::: RECORD EXTRACTS
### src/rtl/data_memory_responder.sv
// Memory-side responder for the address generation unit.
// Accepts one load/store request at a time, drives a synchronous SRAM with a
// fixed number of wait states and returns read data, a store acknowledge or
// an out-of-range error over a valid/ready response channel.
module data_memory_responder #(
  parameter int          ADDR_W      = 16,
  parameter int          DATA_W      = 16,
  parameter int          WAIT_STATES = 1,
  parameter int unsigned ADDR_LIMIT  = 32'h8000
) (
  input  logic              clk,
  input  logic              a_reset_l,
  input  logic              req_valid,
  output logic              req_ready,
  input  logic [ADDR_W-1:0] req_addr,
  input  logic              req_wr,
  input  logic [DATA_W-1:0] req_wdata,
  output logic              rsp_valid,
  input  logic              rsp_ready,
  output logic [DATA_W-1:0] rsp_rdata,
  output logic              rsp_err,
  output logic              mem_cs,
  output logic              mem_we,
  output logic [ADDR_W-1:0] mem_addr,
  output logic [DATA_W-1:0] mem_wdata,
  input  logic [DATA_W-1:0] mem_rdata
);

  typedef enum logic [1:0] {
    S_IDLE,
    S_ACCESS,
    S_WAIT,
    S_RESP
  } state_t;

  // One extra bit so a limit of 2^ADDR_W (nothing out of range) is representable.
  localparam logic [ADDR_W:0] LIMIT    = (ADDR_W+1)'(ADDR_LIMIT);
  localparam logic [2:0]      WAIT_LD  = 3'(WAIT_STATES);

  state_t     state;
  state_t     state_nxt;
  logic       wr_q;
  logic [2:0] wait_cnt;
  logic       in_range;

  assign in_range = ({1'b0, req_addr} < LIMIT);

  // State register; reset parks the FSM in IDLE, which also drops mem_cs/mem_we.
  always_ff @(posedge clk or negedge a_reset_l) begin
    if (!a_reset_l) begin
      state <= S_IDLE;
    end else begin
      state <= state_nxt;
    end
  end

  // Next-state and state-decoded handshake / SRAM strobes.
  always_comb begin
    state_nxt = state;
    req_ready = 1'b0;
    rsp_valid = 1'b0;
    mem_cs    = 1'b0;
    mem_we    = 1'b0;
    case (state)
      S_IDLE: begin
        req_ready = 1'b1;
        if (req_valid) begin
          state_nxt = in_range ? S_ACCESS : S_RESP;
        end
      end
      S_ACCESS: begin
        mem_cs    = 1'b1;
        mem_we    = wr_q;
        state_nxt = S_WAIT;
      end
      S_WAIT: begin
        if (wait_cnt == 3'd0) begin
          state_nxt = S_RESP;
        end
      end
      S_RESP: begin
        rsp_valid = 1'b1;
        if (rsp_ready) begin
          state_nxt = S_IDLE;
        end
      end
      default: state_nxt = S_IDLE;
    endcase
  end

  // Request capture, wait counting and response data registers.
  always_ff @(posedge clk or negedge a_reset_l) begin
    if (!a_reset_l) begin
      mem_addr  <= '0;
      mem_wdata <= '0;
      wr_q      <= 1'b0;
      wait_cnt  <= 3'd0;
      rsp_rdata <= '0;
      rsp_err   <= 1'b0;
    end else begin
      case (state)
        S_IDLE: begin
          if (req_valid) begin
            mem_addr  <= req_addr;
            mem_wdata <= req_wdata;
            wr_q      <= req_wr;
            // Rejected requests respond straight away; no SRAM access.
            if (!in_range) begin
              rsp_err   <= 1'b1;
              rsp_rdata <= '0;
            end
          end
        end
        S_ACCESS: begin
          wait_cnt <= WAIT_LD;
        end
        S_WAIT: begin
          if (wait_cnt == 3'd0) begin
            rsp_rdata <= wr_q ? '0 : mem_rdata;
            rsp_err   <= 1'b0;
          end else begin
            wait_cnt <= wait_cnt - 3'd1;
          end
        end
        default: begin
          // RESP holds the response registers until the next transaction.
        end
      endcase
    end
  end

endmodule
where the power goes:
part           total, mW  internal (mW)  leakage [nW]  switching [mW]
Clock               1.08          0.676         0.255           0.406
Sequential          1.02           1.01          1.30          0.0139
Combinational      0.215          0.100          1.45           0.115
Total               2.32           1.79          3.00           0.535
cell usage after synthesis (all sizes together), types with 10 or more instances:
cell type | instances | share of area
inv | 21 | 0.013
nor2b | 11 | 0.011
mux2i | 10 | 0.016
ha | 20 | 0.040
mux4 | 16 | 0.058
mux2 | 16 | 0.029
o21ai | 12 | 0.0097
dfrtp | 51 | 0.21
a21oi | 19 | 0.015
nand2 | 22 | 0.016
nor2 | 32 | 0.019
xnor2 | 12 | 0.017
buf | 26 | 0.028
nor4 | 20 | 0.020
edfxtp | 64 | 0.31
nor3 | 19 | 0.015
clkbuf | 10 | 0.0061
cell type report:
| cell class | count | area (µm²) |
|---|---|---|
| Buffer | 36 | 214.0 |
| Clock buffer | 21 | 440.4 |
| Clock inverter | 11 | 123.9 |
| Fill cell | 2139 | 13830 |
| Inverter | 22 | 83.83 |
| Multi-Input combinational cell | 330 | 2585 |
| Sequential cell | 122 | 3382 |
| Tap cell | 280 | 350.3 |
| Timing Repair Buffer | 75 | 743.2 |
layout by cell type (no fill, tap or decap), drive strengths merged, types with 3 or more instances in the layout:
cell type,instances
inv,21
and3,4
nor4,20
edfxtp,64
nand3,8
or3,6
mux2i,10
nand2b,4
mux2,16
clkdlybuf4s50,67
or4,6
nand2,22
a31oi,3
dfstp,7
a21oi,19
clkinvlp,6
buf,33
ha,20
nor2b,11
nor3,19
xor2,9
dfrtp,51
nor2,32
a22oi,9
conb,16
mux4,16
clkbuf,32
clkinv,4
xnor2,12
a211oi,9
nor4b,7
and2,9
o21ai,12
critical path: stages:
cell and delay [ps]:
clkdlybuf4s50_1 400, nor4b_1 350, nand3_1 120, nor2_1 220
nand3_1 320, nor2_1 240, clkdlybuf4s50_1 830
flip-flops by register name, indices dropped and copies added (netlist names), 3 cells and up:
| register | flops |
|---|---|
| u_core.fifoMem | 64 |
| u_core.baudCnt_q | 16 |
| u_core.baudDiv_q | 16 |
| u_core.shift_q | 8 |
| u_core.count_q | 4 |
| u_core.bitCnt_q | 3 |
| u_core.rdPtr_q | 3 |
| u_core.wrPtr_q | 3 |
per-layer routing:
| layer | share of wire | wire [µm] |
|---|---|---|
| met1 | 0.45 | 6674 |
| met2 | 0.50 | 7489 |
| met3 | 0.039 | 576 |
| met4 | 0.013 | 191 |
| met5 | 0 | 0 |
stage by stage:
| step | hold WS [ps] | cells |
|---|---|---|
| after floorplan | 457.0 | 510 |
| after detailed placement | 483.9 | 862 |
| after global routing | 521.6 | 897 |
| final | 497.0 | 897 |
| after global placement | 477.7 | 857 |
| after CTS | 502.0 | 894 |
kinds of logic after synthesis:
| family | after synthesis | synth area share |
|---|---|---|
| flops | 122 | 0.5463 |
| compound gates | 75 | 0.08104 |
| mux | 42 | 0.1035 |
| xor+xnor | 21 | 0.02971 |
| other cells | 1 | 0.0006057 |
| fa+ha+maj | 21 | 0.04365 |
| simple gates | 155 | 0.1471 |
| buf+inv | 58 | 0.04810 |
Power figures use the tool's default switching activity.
::::::
Go through the data line by line and say how many lines contain "instances". Give the number alone.

YOUR SOLUTION: 4